TASK TO CARRY OUT: Return exactly those lines of the material below that fall between the line holding "[cells by family" and the line holding "sky130_fd_sc_hd__inv_1,19,19", inclusive.

SUPPLIED MATERIAL:
○ ○ ○ ○ ○

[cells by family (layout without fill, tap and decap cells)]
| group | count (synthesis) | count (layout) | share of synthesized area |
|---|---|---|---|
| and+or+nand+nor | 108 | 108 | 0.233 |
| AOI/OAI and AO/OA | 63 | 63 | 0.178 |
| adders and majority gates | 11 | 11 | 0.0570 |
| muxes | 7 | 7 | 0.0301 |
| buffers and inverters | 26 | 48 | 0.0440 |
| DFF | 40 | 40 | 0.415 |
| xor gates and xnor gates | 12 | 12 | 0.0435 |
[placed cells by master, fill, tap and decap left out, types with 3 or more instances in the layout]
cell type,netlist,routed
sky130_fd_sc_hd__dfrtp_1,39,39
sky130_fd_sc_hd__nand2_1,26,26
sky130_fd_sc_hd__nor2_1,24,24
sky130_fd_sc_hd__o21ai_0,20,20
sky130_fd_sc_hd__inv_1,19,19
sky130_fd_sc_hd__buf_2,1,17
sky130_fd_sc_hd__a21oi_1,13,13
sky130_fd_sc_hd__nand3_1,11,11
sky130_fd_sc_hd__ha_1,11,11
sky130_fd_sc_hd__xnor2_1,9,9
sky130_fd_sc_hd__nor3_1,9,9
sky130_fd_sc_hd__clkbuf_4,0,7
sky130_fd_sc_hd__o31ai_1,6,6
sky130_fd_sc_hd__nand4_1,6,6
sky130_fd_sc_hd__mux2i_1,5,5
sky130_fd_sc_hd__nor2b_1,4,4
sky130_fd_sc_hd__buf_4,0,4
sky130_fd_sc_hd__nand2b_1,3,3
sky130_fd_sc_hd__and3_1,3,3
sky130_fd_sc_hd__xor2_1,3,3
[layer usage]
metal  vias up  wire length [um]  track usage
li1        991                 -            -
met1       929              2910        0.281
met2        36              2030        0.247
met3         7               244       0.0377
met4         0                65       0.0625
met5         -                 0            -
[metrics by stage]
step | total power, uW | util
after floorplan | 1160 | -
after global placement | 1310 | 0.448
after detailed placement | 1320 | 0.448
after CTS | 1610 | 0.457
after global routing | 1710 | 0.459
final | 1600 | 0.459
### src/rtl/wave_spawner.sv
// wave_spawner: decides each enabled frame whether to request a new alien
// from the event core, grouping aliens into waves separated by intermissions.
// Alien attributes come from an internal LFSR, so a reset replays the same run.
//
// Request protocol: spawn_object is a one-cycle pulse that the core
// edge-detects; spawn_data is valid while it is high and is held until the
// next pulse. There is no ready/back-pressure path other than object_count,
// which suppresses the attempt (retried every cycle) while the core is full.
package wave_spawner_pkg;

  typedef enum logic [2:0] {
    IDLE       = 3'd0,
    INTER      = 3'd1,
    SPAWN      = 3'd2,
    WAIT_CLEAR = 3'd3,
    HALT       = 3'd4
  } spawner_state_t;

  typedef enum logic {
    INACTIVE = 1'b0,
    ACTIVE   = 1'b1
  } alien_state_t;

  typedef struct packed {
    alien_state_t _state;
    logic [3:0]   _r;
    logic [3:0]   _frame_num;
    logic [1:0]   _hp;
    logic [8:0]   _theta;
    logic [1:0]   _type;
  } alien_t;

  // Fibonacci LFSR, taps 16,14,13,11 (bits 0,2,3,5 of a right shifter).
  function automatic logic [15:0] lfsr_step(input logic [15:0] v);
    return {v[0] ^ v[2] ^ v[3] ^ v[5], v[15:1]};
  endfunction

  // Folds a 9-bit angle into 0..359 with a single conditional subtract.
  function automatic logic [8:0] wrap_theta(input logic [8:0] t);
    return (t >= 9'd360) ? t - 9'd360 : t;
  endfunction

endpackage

○ ○ ○ ○ ○

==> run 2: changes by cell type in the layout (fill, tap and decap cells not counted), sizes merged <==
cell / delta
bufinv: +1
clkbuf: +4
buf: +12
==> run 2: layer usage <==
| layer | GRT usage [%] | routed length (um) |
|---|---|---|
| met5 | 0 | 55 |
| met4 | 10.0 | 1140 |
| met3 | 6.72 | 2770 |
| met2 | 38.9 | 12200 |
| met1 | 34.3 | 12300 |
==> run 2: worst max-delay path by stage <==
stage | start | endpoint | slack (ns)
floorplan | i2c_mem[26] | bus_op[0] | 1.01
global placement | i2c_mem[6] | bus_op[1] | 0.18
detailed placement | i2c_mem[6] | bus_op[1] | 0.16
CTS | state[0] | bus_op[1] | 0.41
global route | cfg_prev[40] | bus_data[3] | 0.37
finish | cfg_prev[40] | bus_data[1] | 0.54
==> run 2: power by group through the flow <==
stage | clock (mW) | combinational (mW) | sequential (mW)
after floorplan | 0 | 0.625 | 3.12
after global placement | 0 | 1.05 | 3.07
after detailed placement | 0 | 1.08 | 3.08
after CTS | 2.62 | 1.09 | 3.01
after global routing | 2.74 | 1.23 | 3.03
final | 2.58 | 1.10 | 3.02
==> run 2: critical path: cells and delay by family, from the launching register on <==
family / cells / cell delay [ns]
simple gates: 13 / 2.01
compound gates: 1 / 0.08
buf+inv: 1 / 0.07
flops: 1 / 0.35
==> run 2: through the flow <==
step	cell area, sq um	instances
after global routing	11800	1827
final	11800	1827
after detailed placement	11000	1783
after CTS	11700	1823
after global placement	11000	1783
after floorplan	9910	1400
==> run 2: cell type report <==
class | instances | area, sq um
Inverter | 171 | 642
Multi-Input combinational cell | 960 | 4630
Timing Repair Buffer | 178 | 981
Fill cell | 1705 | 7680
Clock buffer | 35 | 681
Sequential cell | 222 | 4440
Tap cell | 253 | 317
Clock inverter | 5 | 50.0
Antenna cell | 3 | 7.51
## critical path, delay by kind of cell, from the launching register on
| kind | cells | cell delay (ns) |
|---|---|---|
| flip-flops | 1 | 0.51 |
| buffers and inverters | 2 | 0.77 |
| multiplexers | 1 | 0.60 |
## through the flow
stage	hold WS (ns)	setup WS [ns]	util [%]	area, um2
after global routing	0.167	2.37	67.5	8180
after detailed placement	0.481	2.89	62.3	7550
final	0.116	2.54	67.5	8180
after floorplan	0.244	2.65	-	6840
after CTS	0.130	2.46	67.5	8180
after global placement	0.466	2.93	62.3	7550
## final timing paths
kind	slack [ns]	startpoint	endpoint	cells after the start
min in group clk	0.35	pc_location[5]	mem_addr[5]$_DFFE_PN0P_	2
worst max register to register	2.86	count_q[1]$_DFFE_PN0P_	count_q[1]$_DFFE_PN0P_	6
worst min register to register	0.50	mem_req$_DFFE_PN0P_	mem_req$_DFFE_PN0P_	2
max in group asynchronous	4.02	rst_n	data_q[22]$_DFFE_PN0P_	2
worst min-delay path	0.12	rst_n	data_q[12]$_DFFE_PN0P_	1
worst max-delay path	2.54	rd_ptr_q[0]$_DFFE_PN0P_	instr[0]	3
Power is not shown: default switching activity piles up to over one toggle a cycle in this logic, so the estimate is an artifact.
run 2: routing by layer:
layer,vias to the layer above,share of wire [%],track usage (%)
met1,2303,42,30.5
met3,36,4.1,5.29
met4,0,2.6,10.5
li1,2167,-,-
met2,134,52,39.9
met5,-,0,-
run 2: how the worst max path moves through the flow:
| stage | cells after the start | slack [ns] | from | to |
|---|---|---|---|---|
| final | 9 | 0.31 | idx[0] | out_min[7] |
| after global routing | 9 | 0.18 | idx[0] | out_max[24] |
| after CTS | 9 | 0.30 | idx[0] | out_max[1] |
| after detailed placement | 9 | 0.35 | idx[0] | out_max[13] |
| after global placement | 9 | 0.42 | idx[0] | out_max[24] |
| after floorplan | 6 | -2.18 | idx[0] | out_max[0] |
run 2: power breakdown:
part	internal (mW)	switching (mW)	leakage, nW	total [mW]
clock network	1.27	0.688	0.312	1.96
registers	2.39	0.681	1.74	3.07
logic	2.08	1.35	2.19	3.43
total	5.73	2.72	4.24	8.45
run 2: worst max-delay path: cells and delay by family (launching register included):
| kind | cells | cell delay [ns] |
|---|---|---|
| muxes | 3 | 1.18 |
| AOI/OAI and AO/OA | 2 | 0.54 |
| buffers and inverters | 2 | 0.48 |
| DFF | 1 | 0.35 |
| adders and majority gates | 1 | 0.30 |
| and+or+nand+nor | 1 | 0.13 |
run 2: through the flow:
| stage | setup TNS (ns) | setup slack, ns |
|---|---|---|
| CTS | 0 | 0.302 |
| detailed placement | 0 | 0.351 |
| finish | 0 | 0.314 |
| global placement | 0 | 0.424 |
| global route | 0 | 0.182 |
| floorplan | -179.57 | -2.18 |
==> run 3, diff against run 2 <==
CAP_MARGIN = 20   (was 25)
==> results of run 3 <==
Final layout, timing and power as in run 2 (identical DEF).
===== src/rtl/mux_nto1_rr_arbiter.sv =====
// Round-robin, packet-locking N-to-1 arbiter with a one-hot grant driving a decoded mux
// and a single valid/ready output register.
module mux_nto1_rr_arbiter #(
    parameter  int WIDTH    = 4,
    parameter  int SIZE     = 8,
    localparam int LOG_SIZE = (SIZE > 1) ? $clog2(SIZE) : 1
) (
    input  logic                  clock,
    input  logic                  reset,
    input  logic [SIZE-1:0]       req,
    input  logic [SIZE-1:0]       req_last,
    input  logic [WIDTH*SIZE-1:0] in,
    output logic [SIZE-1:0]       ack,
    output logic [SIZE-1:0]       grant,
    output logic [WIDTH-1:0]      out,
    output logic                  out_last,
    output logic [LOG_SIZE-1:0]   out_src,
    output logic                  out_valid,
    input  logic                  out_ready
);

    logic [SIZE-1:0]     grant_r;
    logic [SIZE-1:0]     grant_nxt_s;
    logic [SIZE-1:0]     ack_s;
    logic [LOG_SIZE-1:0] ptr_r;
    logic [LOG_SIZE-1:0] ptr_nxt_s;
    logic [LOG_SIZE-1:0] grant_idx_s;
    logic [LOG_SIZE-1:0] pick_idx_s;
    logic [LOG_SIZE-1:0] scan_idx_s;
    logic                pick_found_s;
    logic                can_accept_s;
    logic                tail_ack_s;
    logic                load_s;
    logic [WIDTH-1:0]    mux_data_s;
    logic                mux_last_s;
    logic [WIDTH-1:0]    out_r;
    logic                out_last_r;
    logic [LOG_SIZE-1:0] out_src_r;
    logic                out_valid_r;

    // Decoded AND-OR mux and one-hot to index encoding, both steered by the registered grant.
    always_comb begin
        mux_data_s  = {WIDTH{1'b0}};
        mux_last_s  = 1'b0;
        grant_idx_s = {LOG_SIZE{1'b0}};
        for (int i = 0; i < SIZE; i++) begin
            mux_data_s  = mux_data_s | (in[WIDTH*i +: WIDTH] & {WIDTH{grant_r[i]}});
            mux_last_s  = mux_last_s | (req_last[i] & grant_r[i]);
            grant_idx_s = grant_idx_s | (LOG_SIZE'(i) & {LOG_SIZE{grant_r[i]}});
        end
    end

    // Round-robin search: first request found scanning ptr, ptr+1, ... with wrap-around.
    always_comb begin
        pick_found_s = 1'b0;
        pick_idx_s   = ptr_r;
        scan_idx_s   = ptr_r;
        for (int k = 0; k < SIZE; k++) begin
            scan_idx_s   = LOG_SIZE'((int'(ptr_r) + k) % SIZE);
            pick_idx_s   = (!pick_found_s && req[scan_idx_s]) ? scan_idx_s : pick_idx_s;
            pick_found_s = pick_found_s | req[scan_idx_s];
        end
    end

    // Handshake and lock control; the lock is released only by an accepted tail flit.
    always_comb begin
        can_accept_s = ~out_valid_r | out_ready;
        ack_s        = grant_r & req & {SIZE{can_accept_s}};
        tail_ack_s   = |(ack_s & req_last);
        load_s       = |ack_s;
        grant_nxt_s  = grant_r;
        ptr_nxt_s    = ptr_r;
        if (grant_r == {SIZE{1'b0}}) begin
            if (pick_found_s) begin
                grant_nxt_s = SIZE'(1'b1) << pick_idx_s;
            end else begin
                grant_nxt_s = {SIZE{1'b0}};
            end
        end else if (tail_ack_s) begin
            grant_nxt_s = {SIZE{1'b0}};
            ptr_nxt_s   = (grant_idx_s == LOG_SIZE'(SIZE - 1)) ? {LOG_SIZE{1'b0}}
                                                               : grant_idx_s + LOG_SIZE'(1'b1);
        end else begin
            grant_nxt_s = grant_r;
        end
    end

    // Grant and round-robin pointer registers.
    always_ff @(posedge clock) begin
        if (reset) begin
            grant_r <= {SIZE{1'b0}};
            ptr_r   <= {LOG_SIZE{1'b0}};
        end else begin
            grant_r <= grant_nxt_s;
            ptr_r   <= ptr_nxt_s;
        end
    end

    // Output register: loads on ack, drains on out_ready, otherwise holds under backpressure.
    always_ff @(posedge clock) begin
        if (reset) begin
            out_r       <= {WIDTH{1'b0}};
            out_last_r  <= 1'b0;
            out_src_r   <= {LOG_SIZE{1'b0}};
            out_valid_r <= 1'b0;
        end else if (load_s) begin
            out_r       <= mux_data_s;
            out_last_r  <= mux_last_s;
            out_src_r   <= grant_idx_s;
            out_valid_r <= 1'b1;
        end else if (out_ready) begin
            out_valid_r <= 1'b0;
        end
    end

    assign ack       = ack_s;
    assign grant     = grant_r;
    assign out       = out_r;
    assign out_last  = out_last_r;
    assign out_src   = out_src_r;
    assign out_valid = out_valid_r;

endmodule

○ ○ ○ ○ ○

SOLVED EXERCISE:
[cells by family (layout without fill, tap and decap cells)]
| group | count (synthesis) | count (layout) | share of synthesized area |
|---|---|---|---|
| and+or+nand+nor | 108 | 108 | 0.233 |
| AOI/OAI and AO/OA | 63 | 63 | 0.178 |
| adders and majority gates | 11 | 11 | 0.0570 |
| muxes | 7 | 7 | 0.0301 |
| buffers and inverters | 26 | 48 | 0.0440 |
| DFF | 40 | 40 | 0.415 |
| xor gates and xnor gates | 12 | 12 | 0.0435 |
[placed cells by master, fill, tap and decap left out, types with 3 or more instances in the layout]
cell type,netlist,routed
sky130_fd_sc_hd__dfrtp_1,39,39
sky130_fd_sc_hd__nand2_1,26,26
sky130_fd_sc_hd__nor2_1,24,24
sky130_fd_sc_hd__o21ai_0,20,20
sky130_fd_sc_hd__inv_1,19,19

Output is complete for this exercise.